S$$=S(\omega^\alpha, e_\beta, e_\gamma)e_\alpha\otimes\omega^\beta\otimes\omega^\gamma\ ?$$

Also, to get a new tensor from an old tensor, one of the techniques is to contract two of the indexes with each other. Is this another form of contraction, namely:

$$T_\gamma = S^{\alpha}_{\phantom{\alpha}\alpha\gamma} = S^{\alpha}_{\phantom{\alpha}\beta\gamma}\eta^{\beta}_{\phantom{\beta}\alpha} = S^{\alpha}_{\phantom{\alpha}\beta\gamma}\eta^{\beta\lambda}\eta_{\lambda\alpha}\ ?$$

Finally, why is the 1^st term on the rhs of this equation transposed??

$$\nabla($$R$$\otimes$$M$$) = (\nabla$$R$$\otimes$$M$$)^T\ +\$$R$$\otimes\nabla$$M

 

[qbert]

is it then true that
S$$=S(\omega^\alpha, e_\beta, e_\gamma)e_\alpha\otimes\omega^\beta\otimes\omega^\gamma\ ?$$

yes

Also, to get a new tensor from an old tensor, one of the techniques is to contract two of the indexes with each other. Is this another form of contraction, namely:

$$T_\gamma = S^{\alpha}_{\phantom{\alpha}\alpha\gamma} = S^{\alpha}_{\phantom{\alpha}\beta\gamma}\eta^{\beta}_{\phantom{\beta}\alpha} = S^{\alpha}_{\phantom{\alpha}\beta\gamma}\eta^{\beta\lambda}\eta_{\lambda\alpha}\ ?$$

yes. but the reason is easy if you remember $\eta^\alpha_\beta = \delta^\alpha_\beta$. where $\eta^\alpha_\beta$ is defined
by your second equality.

Finally, why is the 1^st term on the rhs of this equation transposed??

$$\nabla($$R$$\otimes$$M$$) = (\nabla$$R$$\otimes$$M$$)^T\ +\$$R$$\otimes\nabla$$M

Just a reminder of the way the indices line up. look at the lhs
(R_a M_b),_c = R_a,_c M_b + R_aM_b,_c.

The order of indices is abc. So how do you make the 1st term on the right have
the same order? Transpose the last two entries.

 

[Living_Dog]

...

Just a reminder of the way the indices line up. look at the lhs
(R_a M_b),_c = R_a,_c M_b + R_aM_b,_c.

The order of indices is abc. So how do you make the 1st term on the right have
the same order? Transpose the last two entries.

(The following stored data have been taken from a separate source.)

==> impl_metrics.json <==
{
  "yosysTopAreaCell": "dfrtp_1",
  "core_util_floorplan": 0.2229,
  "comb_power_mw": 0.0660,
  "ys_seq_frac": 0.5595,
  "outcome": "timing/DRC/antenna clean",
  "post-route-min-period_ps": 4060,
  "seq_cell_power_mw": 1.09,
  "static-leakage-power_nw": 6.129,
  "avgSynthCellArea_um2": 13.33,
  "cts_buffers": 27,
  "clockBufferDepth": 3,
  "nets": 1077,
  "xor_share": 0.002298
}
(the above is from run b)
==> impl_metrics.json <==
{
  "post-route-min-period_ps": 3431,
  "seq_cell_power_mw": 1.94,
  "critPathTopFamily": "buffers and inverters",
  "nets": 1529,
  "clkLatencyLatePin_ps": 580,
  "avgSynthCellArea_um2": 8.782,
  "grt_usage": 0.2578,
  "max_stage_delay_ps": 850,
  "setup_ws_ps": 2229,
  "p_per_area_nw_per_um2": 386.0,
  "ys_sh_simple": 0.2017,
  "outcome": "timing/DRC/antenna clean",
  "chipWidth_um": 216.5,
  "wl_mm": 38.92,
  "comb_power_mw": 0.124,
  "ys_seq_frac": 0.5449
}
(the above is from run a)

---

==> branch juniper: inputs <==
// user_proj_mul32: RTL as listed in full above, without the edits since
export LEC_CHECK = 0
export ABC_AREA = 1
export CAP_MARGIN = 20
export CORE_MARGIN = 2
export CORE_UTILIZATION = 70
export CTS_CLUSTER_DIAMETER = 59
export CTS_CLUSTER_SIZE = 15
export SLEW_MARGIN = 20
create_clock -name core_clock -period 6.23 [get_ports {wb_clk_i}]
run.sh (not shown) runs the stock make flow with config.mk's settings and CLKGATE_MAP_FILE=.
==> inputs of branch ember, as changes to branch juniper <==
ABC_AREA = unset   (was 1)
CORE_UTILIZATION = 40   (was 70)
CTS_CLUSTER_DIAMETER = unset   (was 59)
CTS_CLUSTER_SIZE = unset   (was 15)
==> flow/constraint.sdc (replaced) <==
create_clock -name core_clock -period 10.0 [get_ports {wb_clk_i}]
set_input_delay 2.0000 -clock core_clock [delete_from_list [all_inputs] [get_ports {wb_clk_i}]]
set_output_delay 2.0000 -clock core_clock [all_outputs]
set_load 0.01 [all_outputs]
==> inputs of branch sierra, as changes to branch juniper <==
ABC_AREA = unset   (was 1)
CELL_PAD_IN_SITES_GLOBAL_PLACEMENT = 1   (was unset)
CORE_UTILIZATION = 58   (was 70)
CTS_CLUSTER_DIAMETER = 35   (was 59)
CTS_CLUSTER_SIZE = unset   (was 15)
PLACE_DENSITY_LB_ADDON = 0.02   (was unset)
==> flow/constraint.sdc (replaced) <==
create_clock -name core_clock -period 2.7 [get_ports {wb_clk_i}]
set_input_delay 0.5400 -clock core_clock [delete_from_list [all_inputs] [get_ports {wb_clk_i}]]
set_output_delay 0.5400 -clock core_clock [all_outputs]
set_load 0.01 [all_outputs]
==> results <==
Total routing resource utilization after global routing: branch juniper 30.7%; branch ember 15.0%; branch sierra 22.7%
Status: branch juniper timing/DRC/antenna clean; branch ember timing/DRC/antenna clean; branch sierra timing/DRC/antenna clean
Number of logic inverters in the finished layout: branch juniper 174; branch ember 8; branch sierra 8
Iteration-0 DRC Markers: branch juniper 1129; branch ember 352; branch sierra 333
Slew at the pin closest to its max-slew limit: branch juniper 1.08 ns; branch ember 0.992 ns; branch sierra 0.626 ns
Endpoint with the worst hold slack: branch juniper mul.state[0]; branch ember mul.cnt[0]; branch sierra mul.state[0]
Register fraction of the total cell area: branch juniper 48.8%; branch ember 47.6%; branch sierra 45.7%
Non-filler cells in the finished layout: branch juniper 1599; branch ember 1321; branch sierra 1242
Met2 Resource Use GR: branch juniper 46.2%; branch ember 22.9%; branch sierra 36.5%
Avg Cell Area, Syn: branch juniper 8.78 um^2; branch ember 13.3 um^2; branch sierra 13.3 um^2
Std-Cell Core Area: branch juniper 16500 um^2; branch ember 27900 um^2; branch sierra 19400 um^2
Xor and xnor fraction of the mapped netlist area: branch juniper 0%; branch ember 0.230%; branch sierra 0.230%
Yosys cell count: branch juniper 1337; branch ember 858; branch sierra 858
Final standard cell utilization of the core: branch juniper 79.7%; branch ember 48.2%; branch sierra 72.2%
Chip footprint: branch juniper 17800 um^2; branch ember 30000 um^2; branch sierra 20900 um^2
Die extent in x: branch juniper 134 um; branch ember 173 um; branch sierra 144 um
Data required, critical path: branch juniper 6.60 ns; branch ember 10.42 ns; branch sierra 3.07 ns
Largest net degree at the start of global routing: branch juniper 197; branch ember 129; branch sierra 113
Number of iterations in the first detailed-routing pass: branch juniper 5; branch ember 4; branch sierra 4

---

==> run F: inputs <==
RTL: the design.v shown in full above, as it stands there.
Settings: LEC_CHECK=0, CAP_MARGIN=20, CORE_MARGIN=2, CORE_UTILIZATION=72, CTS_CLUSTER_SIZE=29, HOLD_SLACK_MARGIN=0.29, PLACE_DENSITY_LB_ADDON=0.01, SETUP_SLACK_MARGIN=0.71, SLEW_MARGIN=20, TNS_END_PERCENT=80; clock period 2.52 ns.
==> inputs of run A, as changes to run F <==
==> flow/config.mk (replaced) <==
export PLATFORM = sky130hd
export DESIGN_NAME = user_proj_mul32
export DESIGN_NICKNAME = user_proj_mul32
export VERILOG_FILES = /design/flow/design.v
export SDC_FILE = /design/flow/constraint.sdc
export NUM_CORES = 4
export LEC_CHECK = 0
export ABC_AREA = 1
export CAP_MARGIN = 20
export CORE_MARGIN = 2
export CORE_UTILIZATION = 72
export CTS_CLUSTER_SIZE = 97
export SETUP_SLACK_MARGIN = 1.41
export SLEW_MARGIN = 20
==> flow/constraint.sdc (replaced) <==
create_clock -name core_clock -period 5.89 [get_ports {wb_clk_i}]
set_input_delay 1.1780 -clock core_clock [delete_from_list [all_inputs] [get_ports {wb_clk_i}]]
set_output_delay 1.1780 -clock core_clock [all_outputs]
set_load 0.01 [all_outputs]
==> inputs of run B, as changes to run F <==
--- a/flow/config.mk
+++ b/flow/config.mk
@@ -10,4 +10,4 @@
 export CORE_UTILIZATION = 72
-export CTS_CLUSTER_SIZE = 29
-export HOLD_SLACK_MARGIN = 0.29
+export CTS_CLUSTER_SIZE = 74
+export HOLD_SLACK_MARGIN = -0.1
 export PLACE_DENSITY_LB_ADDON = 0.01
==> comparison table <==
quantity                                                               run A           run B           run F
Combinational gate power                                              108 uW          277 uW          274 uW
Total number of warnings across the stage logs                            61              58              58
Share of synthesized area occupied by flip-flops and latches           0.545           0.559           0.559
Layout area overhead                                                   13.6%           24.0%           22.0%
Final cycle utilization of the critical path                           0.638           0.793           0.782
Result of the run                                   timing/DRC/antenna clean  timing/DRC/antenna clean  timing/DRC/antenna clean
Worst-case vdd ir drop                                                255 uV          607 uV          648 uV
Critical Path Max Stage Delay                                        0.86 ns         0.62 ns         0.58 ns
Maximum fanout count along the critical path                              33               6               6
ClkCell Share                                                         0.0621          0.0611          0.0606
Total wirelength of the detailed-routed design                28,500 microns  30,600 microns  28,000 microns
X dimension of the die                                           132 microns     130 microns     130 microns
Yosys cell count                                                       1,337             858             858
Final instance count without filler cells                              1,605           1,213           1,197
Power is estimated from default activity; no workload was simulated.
==> v5 <==
==> flow/design.v <==
`timescale 1ns/100ps
module conv(
           input Aclk,
           input rst,
           input [7:0] Xin,
           input [7:0] Kin,
           output reg [7:0] Rout,
           output reg result_done
       );
reg [7:0] pattern [9-1:0];
reg [4:0] daddr;
wire pattern_done;
reg [7:0] kernel [4-1:0];
reg [4:0] kaddr;
wire kernel_done;
reg [7:0] result [4-1:0];
reg [4:0] out_cnt;
integer i;
assign pattern_done = (daddr-1>=9) ? 1'd1 : 1'd0;
always@(posedge Aclk)
begin
    if(rst)
    begin
        for(i=0;i<9;i=i+1)
        begin
            pattern[i] <= 7'd0;
        end
        daddr <= 5'd1;   
    end
    else
    begin
        if(pattern_done)
        begin
            pattern[daddr] <= pattern[daddr];
            daddr <= daddr;
        end
        else
        begin
            pattern[daddr-1] <= Xin;
            daddr <= daddr + 5'd1;
        end
    end
end
assign kernel_done = (kaddr-1>=4) ? 1'd1 : 1'd0;
always@(posedge Aclk)
begin
    if(rst)
    begin
        for(i=0;i<4;i=i+1)
        begin
            kernel[i] <= 7'd0;
        end
        kaddr <= 5'd1;
    end
    else
    begin
        if(kernel_done)
        begin
            kernel[kaddr] <= kernel[kaddr];
            kaddr <= kaddr;
        end
        else
        begin
            kernel[kaddr-1] <= Kin;
            kaddr <= kaddr + 5'd1;
        end
    end
end
always@(*)
begin
    if(rst)
    begin
        for(i=0;i<4;i=i+1)
        begin
            result[i] = 7'd0;
        end
    end
    else
    begin
        if(pattern_done & kernel_done)
        begin
            result[0] = pattern[0]*kernel[0] + pattern[1]*kernel[1] + pattern[3]*kernel[2] + pattern[4]*kernel[3];
            result[1] = pattern[1]*kernel[0] + pattern[2]*kernel[1] + pattern[4]*kernel[2] + pattern[5]*kernel[3];
            result[2] = pattern[3]*kernel[0] + pattern[4]*kernel[1] + pattern[6]*kernel[2] + pattern[7]*kernel[3];
            result[3] = pattern[4]*kernel[0] + pattern[5]*kernel[1] + pattern[7]*kernel[2] + pattern[8]*kernel[3];
        end
        else
        begin
            for(i=0;i<4;i=i+1)
            begin
                result[i] = 7'd0;
            end
        end
    end
end
always@(posedge Aclk)
begin
    if(rst)
    begin
        result_done <= 1'd0;
    end
    else
    begin
        if(pattern_done & kernel_done)
        begin
            result_done <= 1'd1;
        end
        else
        begin
            result_done <= result_done;
        end
    end
end
always@(posedge Aclk)
begin
    if(rst)
    begin
        Rout <= 7'd0;
        out_cnt <= 5'd1;
    end
    else
    begin
        if(pattern_done & kernel_done)
        begin
            out_cnt <= out_cnt + 5'd1;
            Rout <= result[out_cnt-1];
        end
        else
        begin
            out_cnt <= 5'd1;
            Rout <= 5'd0;
        end
    end
end
endmodule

Thanks for the explanation. So ok, my transpositioning skillz are weak... is it:

(R_a,_c M_b)^T = M_b^T(R_a,_c) ^T = M_b R_c,_a?

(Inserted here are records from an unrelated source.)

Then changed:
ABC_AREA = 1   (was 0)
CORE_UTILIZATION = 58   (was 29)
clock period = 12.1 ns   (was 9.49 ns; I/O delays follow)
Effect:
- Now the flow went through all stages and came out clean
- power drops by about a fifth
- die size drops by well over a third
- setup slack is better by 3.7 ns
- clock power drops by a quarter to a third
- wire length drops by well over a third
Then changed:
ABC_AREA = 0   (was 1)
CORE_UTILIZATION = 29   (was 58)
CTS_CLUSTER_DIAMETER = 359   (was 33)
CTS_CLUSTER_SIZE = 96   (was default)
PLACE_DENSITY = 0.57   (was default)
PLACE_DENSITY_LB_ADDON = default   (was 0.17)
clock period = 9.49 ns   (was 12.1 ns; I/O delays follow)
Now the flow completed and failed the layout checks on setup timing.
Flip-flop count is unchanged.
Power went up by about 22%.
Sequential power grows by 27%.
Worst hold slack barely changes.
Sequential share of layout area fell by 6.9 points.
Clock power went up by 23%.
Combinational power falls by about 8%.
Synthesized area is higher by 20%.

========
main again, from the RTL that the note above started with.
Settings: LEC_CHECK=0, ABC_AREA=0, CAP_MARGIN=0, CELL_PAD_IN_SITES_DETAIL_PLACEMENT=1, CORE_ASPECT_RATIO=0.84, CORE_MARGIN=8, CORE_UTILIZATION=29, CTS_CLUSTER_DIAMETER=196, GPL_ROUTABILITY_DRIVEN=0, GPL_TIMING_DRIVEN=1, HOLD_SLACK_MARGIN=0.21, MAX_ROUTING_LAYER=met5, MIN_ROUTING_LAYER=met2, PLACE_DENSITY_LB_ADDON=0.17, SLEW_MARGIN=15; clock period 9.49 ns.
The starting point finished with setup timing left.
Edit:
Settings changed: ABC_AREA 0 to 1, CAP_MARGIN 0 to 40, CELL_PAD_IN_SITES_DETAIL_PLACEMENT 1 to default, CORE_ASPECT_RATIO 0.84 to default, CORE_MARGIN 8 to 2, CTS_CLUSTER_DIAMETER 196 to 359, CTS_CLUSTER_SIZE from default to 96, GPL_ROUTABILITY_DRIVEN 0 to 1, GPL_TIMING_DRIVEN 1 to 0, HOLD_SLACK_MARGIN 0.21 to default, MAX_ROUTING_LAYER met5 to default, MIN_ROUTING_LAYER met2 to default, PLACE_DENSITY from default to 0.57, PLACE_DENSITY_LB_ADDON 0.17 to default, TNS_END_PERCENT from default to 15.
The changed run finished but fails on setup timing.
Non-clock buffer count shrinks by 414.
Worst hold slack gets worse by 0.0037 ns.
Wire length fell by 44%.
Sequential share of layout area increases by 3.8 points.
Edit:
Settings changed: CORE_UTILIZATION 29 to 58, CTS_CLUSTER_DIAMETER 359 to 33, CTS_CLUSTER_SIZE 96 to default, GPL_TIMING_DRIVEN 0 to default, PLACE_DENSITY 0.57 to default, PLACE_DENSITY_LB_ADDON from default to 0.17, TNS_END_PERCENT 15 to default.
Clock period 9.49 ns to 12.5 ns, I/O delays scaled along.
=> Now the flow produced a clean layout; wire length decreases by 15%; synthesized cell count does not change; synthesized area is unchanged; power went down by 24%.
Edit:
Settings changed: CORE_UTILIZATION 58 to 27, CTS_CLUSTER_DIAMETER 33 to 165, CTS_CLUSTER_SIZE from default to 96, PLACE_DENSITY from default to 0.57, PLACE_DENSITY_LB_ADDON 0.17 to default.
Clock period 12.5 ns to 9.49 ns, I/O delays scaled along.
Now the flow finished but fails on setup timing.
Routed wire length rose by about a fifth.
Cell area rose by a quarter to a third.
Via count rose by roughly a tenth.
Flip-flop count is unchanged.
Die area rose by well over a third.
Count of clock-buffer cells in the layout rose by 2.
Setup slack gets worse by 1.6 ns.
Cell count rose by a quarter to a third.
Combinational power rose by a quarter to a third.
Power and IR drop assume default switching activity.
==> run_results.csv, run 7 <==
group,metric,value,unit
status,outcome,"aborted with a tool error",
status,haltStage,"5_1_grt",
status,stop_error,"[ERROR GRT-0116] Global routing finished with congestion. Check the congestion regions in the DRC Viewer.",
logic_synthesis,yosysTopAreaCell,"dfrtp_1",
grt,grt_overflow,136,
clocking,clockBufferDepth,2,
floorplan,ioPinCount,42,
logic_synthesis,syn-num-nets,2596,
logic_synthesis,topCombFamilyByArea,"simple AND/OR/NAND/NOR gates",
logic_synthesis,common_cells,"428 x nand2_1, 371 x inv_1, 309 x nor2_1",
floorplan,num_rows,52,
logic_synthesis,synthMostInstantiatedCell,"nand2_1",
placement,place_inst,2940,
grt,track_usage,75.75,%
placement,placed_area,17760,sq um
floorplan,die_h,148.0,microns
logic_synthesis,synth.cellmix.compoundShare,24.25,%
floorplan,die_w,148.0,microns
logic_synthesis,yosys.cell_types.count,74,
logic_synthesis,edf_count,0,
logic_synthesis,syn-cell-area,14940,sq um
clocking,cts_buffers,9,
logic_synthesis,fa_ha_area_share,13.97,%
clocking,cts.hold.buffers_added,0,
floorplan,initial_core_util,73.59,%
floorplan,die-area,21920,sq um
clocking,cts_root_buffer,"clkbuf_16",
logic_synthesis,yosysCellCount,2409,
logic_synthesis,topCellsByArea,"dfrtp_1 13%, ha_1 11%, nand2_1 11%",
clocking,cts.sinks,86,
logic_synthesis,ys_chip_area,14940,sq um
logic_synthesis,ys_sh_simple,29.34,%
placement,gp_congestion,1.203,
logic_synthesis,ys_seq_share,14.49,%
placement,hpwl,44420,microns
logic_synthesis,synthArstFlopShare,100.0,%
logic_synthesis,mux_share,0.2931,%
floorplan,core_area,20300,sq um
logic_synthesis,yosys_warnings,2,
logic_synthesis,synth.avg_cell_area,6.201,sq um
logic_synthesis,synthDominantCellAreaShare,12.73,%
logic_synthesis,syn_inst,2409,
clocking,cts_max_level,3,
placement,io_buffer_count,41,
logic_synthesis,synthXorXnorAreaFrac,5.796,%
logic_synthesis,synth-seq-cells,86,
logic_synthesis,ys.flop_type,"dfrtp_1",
## run A
==> flow/design.v (excerpt) <==
module dlf_core (
   input             clk,
   input             rstn,
   input             dlf_en,
   input  [4:0]      tdc_dout,
   input  [17:0]     dlf_a2,
   input  [17:0]     dlf_a3,
   input  [17:0]     dlf_b1,
   input  [17:0]     dlf_b2,
   input  [14:0]     dlf_sdm_nc_in,
   output [15:0]     dlf_out,
   output            dlf_valid
   );
clock: 16.7 ns
lec_check: 0
cap_margin: 5
core_margin: 2
core_utilization: 72
cts_cluster_size: 48
hold_slack_margin: 0.29
setup_slack_margin: 2.29
slew_margin: 20
run.sh (not shown) runs the stock make flow with config.mk's settings and CLKGATE_MAP_FILE=.
The flow completed for run A, but it is not clean: the layout still shows negative setup slack.
Setup changes, run A to run B
Settings: SETUP_SLACK_MARGIN: 2.29 -> unset; CORE_UTILIZATION: 72 -> 11; CAP_MARGIN: 5 -> 20; CTS_CLUSTER_SIZE: 48 -> unset; HOLD_SLACK_MARGIN: 0.29 -> unset; the clock period (ns, I/O delays scaled along): 16.7 -> 37.5.
Findings:
Run B: full flow OK, the timing, design-rule and antenna checks passed. Per the comparison of run B with run A, routed wire length on met3 went down by 5.7 mm; wire length shows an increase of 3.8%. Compared with run A, run B shows a higher row count. From run A to run B the numbers moved as follows: utilization shrank by 73 points; sequential portion of the cell area held steady; clock edge transition at the registers on the reported setup and hold paths held steady.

But then the order is bca != abc.

 

[qbert]

no. they're using transpose differently here.

(and not in an especially great way - in my oppinion
/see earlier in the chapter where they only transpose
the last two indices of a rank 3 tensor/ )

let's go slowly and see how this all works.

start with two rank 1 tensors, R and M. They act on vectors to give numbers.
We can form a rank two tensor R $\otimes$ M which "eats" two vectors and spits out a number. from this we can form a rank 3 tensor by using the "gradient".

ok. say we had a rank two tensor S. the definition for the gradient
says given 3 vectors "u,v,w" we have
$$\nabla S (u, v, w) = \frac{\partial S_{ab}}{\partial x^c} u^a v^b w^c$$
or in the case of the S = R $\otimes$ M
we have
$$\nabla (R\otimes M) (u, v, w) = \frac{\partial (R_a M_b)}{\partial x^c} u^a v^b w^c = \frac{\partial R_a}{\partial x^c}M_b u^a v^b w^c + R_a \frac{\partial M_b}{\partial x^c} u^a v^b w^c$$

Now we want to make sense of these coordinate independently
The second term is: $(R \otimes \nabla M )(u, v, w)$.
But the first term is: $(\nabla R \otimes M )(u, w, v)$.

Notice we've switched the order only of the last two slots. so we define a new
tensor Transpose $(\nabla R \otimes M)$ such that
for any three vectors u, v, w
Transpose $(\nabla R \otimes M)$ (u,v,w) = $(\nabla R \otimes M)$ (u, w, v).

That's it.